---- Input

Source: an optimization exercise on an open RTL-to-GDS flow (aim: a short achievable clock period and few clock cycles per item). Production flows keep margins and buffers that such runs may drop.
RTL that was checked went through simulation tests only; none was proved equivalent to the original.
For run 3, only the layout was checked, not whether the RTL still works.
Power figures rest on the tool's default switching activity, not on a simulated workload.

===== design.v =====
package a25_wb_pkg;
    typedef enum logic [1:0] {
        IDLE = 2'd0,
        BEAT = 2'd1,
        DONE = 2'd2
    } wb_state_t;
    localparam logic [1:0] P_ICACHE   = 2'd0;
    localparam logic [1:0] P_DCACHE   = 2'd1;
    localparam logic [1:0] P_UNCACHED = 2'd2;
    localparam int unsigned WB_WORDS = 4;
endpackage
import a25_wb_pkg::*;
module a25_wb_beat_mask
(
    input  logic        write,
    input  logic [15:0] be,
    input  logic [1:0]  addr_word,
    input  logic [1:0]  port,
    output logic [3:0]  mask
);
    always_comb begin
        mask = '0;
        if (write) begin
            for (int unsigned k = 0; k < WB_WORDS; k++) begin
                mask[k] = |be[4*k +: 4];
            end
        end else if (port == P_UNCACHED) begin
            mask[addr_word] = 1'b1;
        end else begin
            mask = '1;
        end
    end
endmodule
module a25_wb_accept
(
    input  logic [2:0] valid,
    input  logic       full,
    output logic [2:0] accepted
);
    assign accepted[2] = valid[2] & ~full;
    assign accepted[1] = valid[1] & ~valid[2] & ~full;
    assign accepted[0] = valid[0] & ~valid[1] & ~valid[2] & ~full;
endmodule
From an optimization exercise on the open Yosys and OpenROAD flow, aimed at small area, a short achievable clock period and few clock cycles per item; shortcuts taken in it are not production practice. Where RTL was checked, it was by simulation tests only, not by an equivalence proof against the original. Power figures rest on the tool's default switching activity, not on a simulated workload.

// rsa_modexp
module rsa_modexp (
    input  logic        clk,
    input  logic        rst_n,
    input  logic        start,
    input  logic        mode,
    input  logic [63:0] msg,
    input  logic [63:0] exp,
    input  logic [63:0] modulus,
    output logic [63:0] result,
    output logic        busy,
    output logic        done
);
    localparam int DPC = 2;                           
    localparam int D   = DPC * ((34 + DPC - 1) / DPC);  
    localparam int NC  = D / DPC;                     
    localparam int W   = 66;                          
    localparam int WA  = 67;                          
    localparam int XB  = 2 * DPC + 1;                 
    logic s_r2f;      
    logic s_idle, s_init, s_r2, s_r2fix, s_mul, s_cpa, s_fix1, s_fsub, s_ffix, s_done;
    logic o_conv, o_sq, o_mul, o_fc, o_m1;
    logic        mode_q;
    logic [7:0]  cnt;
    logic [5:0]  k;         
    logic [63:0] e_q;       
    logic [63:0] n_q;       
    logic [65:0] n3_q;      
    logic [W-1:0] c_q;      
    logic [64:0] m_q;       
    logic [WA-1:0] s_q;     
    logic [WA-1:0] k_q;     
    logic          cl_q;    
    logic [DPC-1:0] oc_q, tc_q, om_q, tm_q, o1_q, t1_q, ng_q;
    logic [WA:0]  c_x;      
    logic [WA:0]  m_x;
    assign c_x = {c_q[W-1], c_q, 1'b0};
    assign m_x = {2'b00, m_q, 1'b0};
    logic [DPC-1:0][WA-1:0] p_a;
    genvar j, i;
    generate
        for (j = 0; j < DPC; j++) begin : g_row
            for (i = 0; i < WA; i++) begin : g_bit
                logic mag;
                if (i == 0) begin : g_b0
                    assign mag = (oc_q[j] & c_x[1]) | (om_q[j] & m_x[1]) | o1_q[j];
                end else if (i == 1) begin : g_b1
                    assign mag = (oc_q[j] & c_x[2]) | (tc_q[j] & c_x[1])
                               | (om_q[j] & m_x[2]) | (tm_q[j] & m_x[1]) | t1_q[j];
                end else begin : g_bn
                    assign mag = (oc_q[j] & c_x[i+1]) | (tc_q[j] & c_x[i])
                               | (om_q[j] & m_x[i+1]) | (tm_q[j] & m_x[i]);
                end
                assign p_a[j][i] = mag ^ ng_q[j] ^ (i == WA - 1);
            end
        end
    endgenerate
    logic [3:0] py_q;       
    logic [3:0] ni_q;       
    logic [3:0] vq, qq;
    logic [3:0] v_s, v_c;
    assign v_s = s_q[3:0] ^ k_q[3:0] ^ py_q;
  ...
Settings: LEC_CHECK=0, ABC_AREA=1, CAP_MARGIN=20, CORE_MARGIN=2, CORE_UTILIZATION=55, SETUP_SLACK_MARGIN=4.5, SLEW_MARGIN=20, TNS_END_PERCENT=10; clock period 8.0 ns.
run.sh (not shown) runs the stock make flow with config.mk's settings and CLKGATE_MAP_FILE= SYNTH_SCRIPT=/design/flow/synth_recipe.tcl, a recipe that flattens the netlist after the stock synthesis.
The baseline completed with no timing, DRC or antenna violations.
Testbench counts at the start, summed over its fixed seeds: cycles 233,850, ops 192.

--------
---- Input

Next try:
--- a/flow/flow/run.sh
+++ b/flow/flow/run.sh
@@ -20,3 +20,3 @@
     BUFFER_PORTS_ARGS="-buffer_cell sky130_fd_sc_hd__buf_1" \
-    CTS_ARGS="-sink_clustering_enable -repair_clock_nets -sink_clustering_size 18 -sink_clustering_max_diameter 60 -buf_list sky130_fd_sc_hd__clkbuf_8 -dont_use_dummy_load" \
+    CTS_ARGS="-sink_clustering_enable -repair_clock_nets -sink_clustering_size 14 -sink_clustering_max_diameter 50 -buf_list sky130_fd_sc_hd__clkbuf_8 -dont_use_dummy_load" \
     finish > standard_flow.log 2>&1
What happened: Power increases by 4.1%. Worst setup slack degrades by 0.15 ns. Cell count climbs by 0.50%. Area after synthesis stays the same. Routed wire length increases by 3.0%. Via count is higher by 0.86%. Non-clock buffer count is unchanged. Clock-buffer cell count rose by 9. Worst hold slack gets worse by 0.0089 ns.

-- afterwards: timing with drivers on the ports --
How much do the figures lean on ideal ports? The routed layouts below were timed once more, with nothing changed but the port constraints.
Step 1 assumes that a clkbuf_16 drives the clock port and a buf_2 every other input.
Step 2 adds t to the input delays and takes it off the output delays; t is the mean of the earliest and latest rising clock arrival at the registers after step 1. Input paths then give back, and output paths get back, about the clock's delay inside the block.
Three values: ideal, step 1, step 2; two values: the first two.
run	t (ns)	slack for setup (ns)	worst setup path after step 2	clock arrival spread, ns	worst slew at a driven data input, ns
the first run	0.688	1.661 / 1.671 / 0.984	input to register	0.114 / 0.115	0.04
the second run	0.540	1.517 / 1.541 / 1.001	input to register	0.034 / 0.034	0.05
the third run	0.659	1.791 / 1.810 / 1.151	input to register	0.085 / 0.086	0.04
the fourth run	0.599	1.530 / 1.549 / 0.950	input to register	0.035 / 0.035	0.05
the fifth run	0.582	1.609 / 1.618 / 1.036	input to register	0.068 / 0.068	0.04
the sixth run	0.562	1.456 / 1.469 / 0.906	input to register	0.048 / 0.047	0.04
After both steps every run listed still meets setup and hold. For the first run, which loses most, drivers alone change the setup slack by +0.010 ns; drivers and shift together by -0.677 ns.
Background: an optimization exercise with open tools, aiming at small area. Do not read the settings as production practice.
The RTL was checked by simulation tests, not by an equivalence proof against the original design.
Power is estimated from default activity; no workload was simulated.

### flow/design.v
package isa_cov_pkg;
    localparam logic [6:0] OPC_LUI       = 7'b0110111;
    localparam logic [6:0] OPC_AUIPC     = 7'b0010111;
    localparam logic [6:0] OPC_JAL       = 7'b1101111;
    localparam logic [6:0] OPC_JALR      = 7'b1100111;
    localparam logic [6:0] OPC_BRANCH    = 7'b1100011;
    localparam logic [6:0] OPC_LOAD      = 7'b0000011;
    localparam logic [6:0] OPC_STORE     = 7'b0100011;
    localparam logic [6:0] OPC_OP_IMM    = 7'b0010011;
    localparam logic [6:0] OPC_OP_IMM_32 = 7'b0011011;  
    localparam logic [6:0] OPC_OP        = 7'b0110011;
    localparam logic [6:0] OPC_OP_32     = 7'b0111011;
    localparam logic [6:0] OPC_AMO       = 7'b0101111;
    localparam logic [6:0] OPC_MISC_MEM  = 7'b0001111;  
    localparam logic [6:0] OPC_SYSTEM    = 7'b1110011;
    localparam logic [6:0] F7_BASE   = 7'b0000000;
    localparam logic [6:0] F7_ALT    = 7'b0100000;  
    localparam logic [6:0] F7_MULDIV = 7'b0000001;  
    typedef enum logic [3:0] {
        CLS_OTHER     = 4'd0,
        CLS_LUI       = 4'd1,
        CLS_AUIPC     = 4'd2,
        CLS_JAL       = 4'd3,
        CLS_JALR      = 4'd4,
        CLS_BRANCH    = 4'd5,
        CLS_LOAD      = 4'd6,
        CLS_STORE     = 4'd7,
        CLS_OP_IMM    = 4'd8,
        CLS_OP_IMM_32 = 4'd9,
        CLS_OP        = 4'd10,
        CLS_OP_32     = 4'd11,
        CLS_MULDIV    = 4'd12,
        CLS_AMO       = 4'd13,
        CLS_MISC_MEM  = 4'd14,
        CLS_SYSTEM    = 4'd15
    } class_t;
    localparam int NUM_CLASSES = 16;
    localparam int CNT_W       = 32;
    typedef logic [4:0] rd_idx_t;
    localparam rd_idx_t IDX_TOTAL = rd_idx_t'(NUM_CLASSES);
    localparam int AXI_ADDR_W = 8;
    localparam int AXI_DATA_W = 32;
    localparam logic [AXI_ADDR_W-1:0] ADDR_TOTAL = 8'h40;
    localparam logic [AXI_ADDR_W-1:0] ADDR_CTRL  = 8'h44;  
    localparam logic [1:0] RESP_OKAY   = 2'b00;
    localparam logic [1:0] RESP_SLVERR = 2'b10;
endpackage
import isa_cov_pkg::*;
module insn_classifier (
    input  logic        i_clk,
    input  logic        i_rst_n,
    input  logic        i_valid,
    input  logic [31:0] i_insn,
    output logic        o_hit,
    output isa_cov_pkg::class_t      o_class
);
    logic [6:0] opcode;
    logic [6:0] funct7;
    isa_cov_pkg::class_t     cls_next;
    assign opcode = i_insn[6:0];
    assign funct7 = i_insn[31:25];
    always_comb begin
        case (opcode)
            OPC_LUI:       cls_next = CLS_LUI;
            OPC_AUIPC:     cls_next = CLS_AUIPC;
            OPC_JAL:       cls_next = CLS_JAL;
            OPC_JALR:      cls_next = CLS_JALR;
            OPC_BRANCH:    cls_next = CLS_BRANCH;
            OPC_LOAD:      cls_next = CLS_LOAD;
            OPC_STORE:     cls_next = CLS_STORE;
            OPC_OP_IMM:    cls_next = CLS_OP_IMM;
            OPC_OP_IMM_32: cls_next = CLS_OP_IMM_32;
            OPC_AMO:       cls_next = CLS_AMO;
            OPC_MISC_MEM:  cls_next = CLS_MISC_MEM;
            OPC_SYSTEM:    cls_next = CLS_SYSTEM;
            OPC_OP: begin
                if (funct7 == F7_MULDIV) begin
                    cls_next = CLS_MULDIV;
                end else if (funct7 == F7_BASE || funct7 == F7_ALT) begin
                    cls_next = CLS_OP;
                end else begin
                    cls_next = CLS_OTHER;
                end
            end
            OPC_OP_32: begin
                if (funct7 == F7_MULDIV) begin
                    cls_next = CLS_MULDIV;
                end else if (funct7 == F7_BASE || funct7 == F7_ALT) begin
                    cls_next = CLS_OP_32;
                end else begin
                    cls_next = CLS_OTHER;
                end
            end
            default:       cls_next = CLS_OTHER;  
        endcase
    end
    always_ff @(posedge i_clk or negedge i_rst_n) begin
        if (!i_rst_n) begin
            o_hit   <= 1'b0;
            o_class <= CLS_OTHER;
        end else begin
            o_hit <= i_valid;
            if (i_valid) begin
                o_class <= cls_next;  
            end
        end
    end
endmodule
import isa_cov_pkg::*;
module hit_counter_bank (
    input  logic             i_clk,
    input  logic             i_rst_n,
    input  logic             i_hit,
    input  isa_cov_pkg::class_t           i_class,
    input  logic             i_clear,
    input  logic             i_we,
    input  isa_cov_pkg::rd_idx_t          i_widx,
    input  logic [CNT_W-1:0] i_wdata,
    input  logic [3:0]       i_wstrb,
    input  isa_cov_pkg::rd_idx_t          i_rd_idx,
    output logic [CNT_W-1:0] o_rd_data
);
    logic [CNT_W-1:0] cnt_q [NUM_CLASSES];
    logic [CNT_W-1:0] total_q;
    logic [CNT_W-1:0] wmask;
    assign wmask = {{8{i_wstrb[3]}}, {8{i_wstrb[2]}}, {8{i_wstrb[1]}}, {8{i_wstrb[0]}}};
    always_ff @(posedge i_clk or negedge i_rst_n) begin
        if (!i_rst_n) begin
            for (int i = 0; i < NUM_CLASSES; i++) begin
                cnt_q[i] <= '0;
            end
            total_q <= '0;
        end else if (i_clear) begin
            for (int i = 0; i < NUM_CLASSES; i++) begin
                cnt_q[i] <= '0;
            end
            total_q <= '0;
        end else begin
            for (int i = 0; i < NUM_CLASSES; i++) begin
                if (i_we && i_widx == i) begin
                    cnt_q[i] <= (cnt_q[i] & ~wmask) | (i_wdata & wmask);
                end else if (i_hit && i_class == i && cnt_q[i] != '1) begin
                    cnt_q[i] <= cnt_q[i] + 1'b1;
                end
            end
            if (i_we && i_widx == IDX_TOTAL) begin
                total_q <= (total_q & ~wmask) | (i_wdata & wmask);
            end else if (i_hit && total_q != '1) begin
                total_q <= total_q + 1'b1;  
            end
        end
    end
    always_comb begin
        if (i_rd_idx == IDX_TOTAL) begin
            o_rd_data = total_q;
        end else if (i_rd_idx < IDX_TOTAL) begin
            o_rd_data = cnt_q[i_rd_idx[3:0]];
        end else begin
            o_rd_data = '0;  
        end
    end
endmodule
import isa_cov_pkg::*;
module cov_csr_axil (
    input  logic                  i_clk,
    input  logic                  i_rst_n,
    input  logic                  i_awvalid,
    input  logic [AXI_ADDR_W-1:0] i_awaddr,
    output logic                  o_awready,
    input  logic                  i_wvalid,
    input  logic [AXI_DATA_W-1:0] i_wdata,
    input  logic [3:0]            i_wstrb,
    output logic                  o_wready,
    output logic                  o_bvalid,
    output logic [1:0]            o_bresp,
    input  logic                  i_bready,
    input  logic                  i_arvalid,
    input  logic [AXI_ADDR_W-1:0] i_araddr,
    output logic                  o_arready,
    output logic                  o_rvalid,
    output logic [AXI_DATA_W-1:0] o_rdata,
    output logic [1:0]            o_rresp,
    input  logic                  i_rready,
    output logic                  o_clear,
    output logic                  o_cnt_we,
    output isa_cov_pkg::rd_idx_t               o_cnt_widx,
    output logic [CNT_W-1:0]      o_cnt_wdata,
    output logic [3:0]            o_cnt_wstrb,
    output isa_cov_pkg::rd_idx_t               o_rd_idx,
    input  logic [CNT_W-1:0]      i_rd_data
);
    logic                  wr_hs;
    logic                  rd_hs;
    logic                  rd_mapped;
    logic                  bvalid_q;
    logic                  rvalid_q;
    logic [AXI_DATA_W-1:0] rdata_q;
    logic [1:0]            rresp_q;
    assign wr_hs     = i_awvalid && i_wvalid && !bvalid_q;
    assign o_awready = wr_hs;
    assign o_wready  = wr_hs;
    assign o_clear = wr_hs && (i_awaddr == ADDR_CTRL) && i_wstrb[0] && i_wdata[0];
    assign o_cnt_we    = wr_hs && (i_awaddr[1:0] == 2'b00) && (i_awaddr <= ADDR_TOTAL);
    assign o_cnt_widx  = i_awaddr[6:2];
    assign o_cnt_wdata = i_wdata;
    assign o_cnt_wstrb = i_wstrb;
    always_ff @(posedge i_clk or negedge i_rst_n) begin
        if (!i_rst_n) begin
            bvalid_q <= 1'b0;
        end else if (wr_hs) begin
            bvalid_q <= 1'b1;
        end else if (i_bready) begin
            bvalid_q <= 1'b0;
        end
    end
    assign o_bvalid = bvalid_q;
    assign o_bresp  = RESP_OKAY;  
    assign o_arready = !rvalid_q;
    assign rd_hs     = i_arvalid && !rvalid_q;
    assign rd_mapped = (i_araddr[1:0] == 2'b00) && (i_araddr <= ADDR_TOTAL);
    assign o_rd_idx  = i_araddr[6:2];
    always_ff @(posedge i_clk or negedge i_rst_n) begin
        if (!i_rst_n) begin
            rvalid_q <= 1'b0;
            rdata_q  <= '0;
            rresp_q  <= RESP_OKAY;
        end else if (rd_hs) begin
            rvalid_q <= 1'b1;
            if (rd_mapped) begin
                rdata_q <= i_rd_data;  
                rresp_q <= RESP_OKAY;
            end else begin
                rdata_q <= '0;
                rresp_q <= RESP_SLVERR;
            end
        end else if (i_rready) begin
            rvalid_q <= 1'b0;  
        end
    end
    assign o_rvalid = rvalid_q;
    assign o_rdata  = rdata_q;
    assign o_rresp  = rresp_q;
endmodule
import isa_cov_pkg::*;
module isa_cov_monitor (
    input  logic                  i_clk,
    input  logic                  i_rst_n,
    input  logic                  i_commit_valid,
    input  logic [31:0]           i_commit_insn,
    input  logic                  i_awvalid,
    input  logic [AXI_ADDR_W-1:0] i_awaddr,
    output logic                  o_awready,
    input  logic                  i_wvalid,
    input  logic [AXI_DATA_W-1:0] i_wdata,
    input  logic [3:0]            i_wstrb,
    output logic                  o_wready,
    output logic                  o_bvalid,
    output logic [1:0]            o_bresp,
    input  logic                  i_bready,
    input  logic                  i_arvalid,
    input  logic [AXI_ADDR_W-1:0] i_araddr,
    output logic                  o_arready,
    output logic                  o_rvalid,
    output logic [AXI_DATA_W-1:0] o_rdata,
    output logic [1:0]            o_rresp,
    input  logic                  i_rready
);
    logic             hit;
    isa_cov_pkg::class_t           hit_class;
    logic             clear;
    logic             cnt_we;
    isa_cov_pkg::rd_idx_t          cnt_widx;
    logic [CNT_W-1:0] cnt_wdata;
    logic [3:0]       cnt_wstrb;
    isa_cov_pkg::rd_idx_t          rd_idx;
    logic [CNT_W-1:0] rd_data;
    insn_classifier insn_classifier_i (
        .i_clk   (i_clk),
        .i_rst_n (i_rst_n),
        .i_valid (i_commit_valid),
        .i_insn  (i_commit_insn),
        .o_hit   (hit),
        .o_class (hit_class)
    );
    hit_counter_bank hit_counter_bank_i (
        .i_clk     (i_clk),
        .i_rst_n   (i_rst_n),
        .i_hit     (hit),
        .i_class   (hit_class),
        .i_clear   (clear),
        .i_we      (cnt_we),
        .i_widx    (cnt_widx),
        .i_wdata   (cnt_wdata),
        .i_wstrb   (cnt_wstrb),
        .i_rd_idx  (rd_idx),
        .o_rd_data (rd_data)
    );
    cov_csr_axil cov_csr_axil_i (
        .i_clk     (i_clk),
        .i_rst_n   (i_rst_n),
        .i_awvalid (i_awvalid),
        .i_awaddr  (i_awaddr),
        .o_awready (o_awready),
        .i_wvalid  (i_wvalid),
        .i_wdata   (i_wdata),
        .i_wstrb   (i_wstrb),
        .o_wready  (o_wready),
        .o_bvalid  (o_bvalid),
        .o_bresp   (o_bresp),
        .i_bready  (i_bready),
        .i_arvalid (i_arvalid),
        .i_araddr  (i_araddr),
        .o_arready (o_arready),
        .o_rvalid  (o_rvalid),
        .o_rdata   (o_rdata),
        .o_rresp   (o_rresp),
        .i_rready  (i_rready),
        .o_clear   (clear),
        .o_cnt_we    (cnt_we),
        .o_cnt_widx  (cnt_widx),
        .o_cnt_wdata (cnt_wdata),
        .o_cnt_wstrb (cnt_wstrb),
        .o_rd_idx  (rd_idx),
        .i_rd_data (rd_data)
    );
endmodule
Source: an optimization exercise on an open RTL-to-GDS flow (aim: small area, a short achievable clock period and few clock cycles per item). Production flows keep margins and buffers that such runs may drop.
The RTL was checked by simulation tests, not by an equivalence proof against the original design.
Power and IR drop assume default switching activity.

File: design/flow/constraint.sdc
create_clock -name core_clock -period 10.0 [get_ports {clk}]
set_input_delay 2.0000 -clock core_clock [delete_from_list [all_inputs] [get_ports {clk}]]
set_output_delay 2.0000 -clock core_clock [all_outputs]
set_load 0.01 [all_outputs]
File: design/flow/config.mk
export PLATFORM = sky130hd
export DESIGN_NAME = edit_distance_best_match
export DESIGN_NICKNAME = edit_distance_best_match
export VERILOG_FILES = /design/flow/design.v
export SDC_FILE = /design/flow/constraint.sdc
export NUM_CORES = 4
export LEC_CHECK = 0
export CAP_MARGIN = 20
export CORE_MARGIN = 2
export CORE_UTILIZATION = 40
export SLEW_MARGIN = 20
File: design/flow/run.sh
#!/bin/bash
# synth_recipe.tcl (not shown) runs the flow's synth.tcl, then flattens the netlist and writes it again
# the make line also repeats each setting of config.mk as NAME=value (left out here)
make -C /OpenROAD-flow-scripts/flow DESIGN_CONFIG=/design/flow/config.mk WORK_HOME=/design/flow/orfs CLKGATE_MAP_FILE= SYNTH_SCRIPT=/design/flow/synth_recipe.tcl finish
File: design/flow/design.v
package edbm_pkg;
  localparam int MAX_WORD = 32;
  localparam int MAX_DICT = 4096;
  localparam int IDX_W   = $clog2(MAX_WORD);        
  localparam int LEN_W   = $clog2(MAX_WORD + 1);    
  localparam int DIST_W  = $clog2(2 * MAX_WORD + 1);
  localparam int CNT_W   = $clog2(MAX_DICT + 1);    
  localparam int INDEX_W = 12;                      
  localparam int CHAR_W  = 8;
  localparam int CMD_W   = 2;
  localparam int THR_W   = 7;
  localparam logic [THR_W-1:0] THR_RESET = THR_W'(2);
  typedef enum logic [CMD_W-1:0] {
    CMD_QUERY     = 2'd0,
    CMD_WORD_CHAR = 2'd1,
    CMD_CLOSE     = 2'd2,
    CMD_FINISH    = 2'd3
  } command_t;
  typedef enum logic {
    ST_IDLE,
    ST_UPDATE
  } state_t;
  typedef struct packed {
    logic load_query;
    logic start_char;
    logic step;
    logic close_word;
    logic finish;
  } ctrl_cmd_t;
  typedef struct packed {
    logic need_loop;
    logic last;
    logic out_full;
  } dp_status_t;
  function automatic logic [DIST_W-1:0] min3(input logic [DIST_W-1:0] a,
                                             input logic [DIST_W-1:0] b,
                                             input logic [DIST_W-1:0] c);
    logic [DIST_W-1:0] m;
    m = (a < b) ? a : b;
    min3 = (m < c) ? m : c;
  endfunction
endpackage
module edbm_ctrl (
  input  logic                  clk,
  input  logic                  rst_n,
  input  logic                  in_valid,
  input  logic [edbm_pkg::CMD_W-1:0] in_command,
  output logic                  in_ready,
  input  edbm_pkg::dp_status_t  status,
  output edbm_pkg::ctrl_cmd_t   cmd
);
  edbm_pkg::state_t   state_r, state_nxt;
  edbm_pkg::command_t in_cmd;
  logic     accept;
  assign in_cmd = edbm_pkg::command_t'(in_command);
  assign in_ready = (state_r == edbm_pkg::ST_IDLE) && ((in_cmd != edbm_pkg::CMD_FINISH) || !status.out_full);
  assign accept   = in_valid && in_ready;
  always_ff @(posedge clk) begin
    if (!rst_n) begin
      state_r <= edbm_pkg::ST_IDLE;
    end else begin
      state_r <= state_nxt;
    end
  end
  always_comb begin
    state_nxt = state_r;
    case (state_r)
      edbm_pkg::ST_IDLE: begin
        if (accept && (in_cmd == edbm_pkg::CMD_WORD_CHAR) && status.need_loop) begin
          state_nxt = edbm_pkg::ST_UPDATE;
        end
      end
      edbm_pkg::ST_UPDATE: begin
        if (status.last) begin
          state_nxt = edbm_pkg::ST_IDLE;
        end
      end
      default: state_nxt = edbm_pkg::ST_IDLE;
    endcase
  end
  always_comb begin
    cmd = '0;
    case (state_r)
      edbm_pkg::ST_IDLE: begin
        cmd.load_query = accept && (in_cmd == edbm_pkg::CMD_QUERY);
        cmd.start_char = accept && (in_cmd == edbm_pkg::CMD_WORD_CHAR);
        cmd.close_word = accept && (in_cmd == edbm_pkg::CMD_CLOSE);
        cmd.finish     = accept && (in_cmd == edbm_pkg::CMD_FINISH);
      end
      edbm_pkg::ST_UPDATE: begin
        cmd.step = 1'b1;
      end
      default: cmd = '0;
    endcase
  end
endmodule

--------

**What you need to do:** What is needed is every line from the data above that includes the string "arrival", copied out.

**Task result:**
Step 2 adds t to the input delays and takes it off the output delays; t is the mean of the earliest and latest rising clock arrival at the registers after step 1. Input paths then give back, and output paths get back, about the clock's delay inside the block.
run	t (ns)	slack for setup (ns)	worst setup path after step 2	clock arrival spread, ns	worst slew at a driven data input, ns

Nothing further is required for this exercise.